[[ Extracted material open ]]

<file path="src/rtl/fpm_pkg.sv">
package fpm_pkg;
  typedef enum logic [2:0] {
    ST_IDLE = 3'd0,
    ST_PREP = 3'd1,
    ST_MUL  = 3'd2,
    ST_NORM = 3'd3,
    ST_FIX  = 3'd4
  } fpm_state_e;

  typedef struct packed {
    logic zero;
    logic inf;
    logic nan;
    logic snan;
  } fpm_class_t;
endpackage

</file>
<file path="src/rtl/fpm_classify.sv">
module fpm_classify #(
  parameter int EXP_W  = 11,
  parameter int FRAC_W = 52,
  localparam int W     = 1 + EXP_W + FRAC_W
) (
  input  logic [W-1:0] opa,
  input  logic [W-1:0] opb,
  input  logic         trap_en,
  output logic         special_o,
  output logic [W-1:0] special_val_o,
  output logic         invalid_o,
  output logic         trap_o
);
  import fpm_pkg::*;

  localparam logic [W-1:0] QUIET_BIT = W'(1) << (FRAC_W - 1);
  localparam logic [W-1:0] DEF_NAN   = {1'b0, {EXP_W{1'b1}}, 1'b1, {(FRAC_W-1){1'b0}}};

  fpm_class_t ca, cb;
  logic       sgn, hit, inv;
  logic [W-1:0] val;

  function automatic fpm_class_t classify(input logic [W-1:0] x);
    fpm_class_t c;
    logic ones;
    ones   = &x[W-2 -: EXP_W];
    c.zero = (x[W-2:0] == '0);
    c.inf  = ones && (x[FRAC_W-1:0] == '0);
    c.nan  = ones && (x[FRAC_W-1:0] != '0);
    c.snan = c.nan && !x[FRAC_W-1];
    return c;
  endfunction

  assign ca  = classify(opa);
  assign cb  = classify(opb);
  assign sgn = opa[W-1] ^ opb[W-1];

  always_comb begin
    hit = 1'b0;
    inv = 1'b0;
    val = '0;
    if (ca.nan) begin
      hit = 1'b1;
      if (ca.snan) begin
        inv = 1'b1;
        val = opa | QUIET_BIT;
      end else if (cb.snan) begin
        inv = 1'b1;
        val = opb | QUIET_BIT;
      end else begin
        val = opa;
      end
    end else if (cb.nan) begin
      hit = 1'b1;
      inv = cb.snan;
      val = opb | QUIET_BIT;
    end else if ((ca.inf && cb.zero) || (ca.zero && cb.inf)) begin
      hit = 1'b1;
      inv = 1'b1;
      val = DEF_NAN;
    end else if (ca.inf || cb.inf) begin
      hit = 1'b1;
      val = {sgn, {EXP_W{1'b1}}, {FRAC_W{1'b0}}};
    end else if (ca.zero || cb.zero) begin
      hit = 1'b1;
      val = {sgn, {(W-1){1'b0}}};
    end
  end

  assign trap_o        = inv && trap_en;
  assign special_o     = hit && !trap_o;
  assign invalid_o     = inv && !trap_o;
  assign special_val_o = val;
endmodule

</file>
<file path="src/rtl/fpm_prenorm.sv">
module fpm_prenorm #(
  parameter int EXP_W  = 11,
  parameter int FRAC_W = 52
) (
  input  logic                    clk,
  input  logic                    rst_n,
  input  logic                    load,
  input  logic [EXP_W+FRAC_W-1:0] mag,
  input  logic                    step,
  output logic [FRAC_W:0]         sig_o,
  output logic                    need_o
);
  logic [FRAC_W:0] sig;

  always_ff @(posedge clk or negedge rst_n) begin
    if (!rst_n) begin
      sig <= '0;
    end else if (load) begin
      if (|mag[EXP_W+FRAC_W-1 -: EXP_W]) sig <= {1'b1, mag[FRAC_W-1:0]};
      else                               sig <= {mag[FRAC_W-1:0], 1'b0};
    end else if (step && !sig[FRAC_W]) begin
      sig <= sig << 1;
    end
  end

  assign sig_o  = sig;
  assign need_o = !sig[FRAC_W];

  // once the leading one reaches the hidden position it stays there
  a_r8_lead_kept: assert property (@(posedge clk) disable iff (!rst_n)
    (step && !load && sig[FRAC_W]) |=> sig[FRAC_W]);
endmodule

</file>
<file path="src/rtl/fpm_mac.sv">
module fpm_mac #(
  parameter int SIG_W  = 53,
  parameter int RB     = 4,
  parameter int PAD    = 7,
  localparam int ITERS = (SIG_W + RB - 1) / RB,
  localparam int MQ_W  = ITERS * RB,
  localparam int ACC_W = SIG_W + PAD + RB
) (
  input  logic             clk,
  input  logic             rst_n,
  input  logic             clear,
  input  logic             step,
  input  logic             nshift,
  input  logic [SIG_W-1:0] mcand,
  input  logic [SIG_W-1:0] mplier,
  output logic [ACC_W-1:0] acc_o,
  output logic             sticky_o
);
  logic [ACC_W-1:0] acc, part;
  logic [MQ_W-1:0]  mq;
  logic             sticky;
  logic [ACC_W-1:0] term [RB];

  for (genvar j = 0; j < RB; j++) begin : g_term
    assign term[j] = mq[j] ? (ACC_W'(mcand) << (PAD + j)) : '0;
  end

  always_comb begin
    part = '0;
    for (int j = 0; j < RB; j++) part = part + term[j];
  end

  always_ff @(posedge clk or negedge rst_n) begin
    if (!rst_n) begin
      acc    <= '0;
      mq     <= '0;
      sticky <= 1'b0;
    end else if (clear) begin
      acc    <= '0;
      mq     <= MQ_W'(mplier);
      sticky <= 1'b0;
    end else if (step) begin
      sticky <= sticky | (|acc[RB-1:0]);
      acc    <= (acc >> RB) + part;
      mq     <= mq >> RB;
    end else if (nshift) begin
      acc <= acc << 1;
    end
  end

  assign acc_o    = acc;
  assign sticky_o = sticky;

  // bits that leave the accumulator are never forgotten
  a_r9_sticky_keep: assert property (@(posedge clk) disable iff (!rst_n)
    (step && sticky) |=> sticky);
endmodule

</file>
<file path="src/rtl/fpm_iter_mul.sv">
module fpm_iter_mul #(
  parameter int EXP_W  = 11,
  parameter int FRAC_W = 52,
  parameter int RB     = 4,
  parameter int PAD    = 7,
  localparam int W     = 1 + EXP_W + FRAC_W,
  localparam int SIG_W = FRAC_W + 1,
  localparam int EO_W  = EXP_W + 2
) (
  input  logic            clk,
  input  logic            rst_n,
  input  logic            start,
  input  logic [W-1:0]    opa,
  input  logic [W-1:0]    opb,
  input  logic            trap_en,
  output logic            busy,
  output logic            done,
  output logic            special,
  output logic [W-1:0]    special_val,
  output logic            invalid,
  output logic            trap,
  output logic            res_sign,
  output logic [EO_W-1:0] res_exp,
  output logic [SIG_W-1:0] res_sig,
  output logic            res_guard,
  output logic            res_sticky
);
  import fpm_pkg::*;

  localparam int ITERS = (SIG_W + RB - 1) / RB;
  localparam int ACC_W = SIG_W + PAD + RB;
  localparam int TOP   = 2 * SIG_W - 1 + PAD - RB * (ITERS - 1);
  localparam int GRD   = TOP - SIG_W;
  localparam int CNT_W = $clog2(ITERS);
  localparam int BIAS  = (1 << (EXP_W - 1)) - 1;
  localparam logic [CNT_W-1:0] LAST = CNT_W'(ITERS - 1);

  fpm_state_e state;
  logic [CNT_W-1:0] cnt;
  logic signed [EO_W-1:0] exp_r, exp_init;
  logic sign_r, done_r, spec_r, inv_r, trap_r;
  logic [W-1:0] sval_r;

  logic c_spec, c_inv, c_trap;
  logic [W-1:0] c_val;
  logic [W-1:0] ops [2];
  logic [SIG_W-1:0] sigs [2];
  logic [1:0] need;
  logic pn_load, mac_clear, mac_step, mac_nshift, mac_sticky;
  logic [ACC_W-1:0] acc;

  fpm_classify #(.EXP_W(EXP_W), .FRAC_W(FRAC_W)) u_cls (
    .opa(opa), .opb(opb), .trap_en(trap_en),
    .special_o(c_spec), .special_val_o(c_val),
    .invalid_o(c_inv), .trap_o(c_trap)
  );

  assign ops[0] = opa;
  assign ops[1] = opb;
  assign pn_load = (state == ST_IDLE) && start && !c_spec && !c_trap;

  for (genvar g = 0; g < 2; g++) begin : g_opnd
    fpm_prenorm #(.EXP_W(EXP_W), .FRAC_W(FRAC_W)) u_pn (
      .clk(clk), .rst_n(rst_n), .load(pn_load),
      .mag(ops[g][W-2:0]), .step(state == ST_PREP),
      .sig_o(sigs[g]), .need_o(need[g])
    );
  end

  assign mac_clear  = (state == ST_PREP) && (need == 2'b00);
  assign mac_step   = (state == ST_MUL);
  assign mac_nshift = ((state == ST_NORM) || (state == ST_FIX)) && !acc[TOP];

  fpm_mac #(.SIG_W(SIG_W), .RB(RB), .PAD(PAD)) u_mac (
    .clk(clk), .rst_n(rst_n), .clear(mac_clear), .step(mac_step),
    .nshift(mac_nshift), .mcand(sigs[1]), .mplier(sigs[0]),
    .acc_o(acc), .sticky_o(mac_sticky)
  );

  assign exp_init = $signed(EO_W'(opa[W-2 -: EXP_W])) + $signed(EO_W'(opb[W-2 -: EXP_W]))
                  - $signed(EO_W'(BIAS));

  always_ff @(posedge clk or negedge rst_n) begin
    if (!rst_n) begin
      state  <= ST_IDLE;
      cnt    <= '0;
      exp_r  <= '0;
      sign_r <= 1'b0;
      done_r <= 1'b0;
      spec_r <= 1'b0;
      inv_r  <= 1'b0;
      trap_r <= 1'b0;
      sval_r <= '0;
    end else begin
      done_r <= 1'b0;
      case (state)
        ST_IDLE: if (start) begin
          sign_r <= opa[W-1] ^ opb[W-1];
          spec_r <= c_spec;
          sval_r <= c_val;
          inv_r  <= c_inv;
          trap_r <= c_trap;
          if (c_spec || c_trap) begin
            done_r <= 1'b1;
          end else begin
            exp_r <= exp_init;
            state <= ST_PREP;
          end
        end
        ST_PREP: if (need == 2'b00) begin
          cnt   <= '0;
          state <= ST_MUL;
        end else begin
          exp_r <= exp_r - EO_W'(need[0]) - EO_W'(need[1]);
        end
        ST_MUL: begin
          cnt <= cnt + 1'b1;
          if (cnt == LAST) state <= ST_NORM;
        end
        ST_NORM: begin
          if (acc[TOP]) exp_r <= exp_r + 1'b1;
          state <= ST_FIX;
        end
        ST_FIX: if (acc[TOP]) begin
          done_r <= 1'b1;
          state  <= ST_IDLE;
        end else begin
          exp_r <= exp_r - 1'b1;
        end
        default: state <= ST_IDLE;
      endcase
    end
  end

  assign busy        = (state != ST_IDLE);
  assign done        = done_r;
  assign special     = spec_r;
  assign special_val = sval_r;
  assign invalid     = inv_r;
  assign trap        = trap_r;
  assign res_sign    = sign_r;
  assign res_exp     = exp_r;
  assign res_sig     = acc[TOP -: SIG_W];
  assign res_guard   = acc[GRD];
  assign res_sticky  = mac_sticky | (|acc[GRD-1:0]);

  // completion is only reported once the datapath is free
  a_r1_done_idle: assert property (@(posedge clk) disable iff (!rst_n)
    done |-> !busy);
  // a start during busy must not disturb the latched request
  a_r1_busy_hold: assert property (@(posedge clk) disable iff (!rst_n)
    busy |=> $stable(res_sign));
  // both significands are normalized before the product loop
  a_r8_mul_norm: assert property (@(posedge clk) disable iff (!rst_n)
    (state == ST_MUL) |-> (sigs[0][SIG_W-1] && sigs[1][SIG_W-1]));
  // the delivered significand carries its leading one and no overflow bits
  a_r9_result_norm: assert property (@(posedge clk) disable iff (!rst_n)
    (done && !special && !trap) |-> (res_sig[SIG_W-1] && (acc[ACC_W-1:TOP+1] == '0)));
  // a trapped request never also presents a result
  a_r12_trap_excl: assert property (@(posedge clk) disable iff (!rst_n)
    done |-> !(special && trap));
  // an invalid flag always comes with a quiet NaN
  a_r4_nan_invalid: assert property (@(posedge clk) disable iff (!rst_n)
    (done && invalid) |-> (special && (&special_val[W-2 -: EXP_W]) && special_val[FRAC_W-1]));
endmodule

</file>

[[ Extracted material closed ]]

§ Problem to work on: Once every line of the material holding the word "mcand" has been counted, report the total and nothing more.

§ Solution for this exercise: 3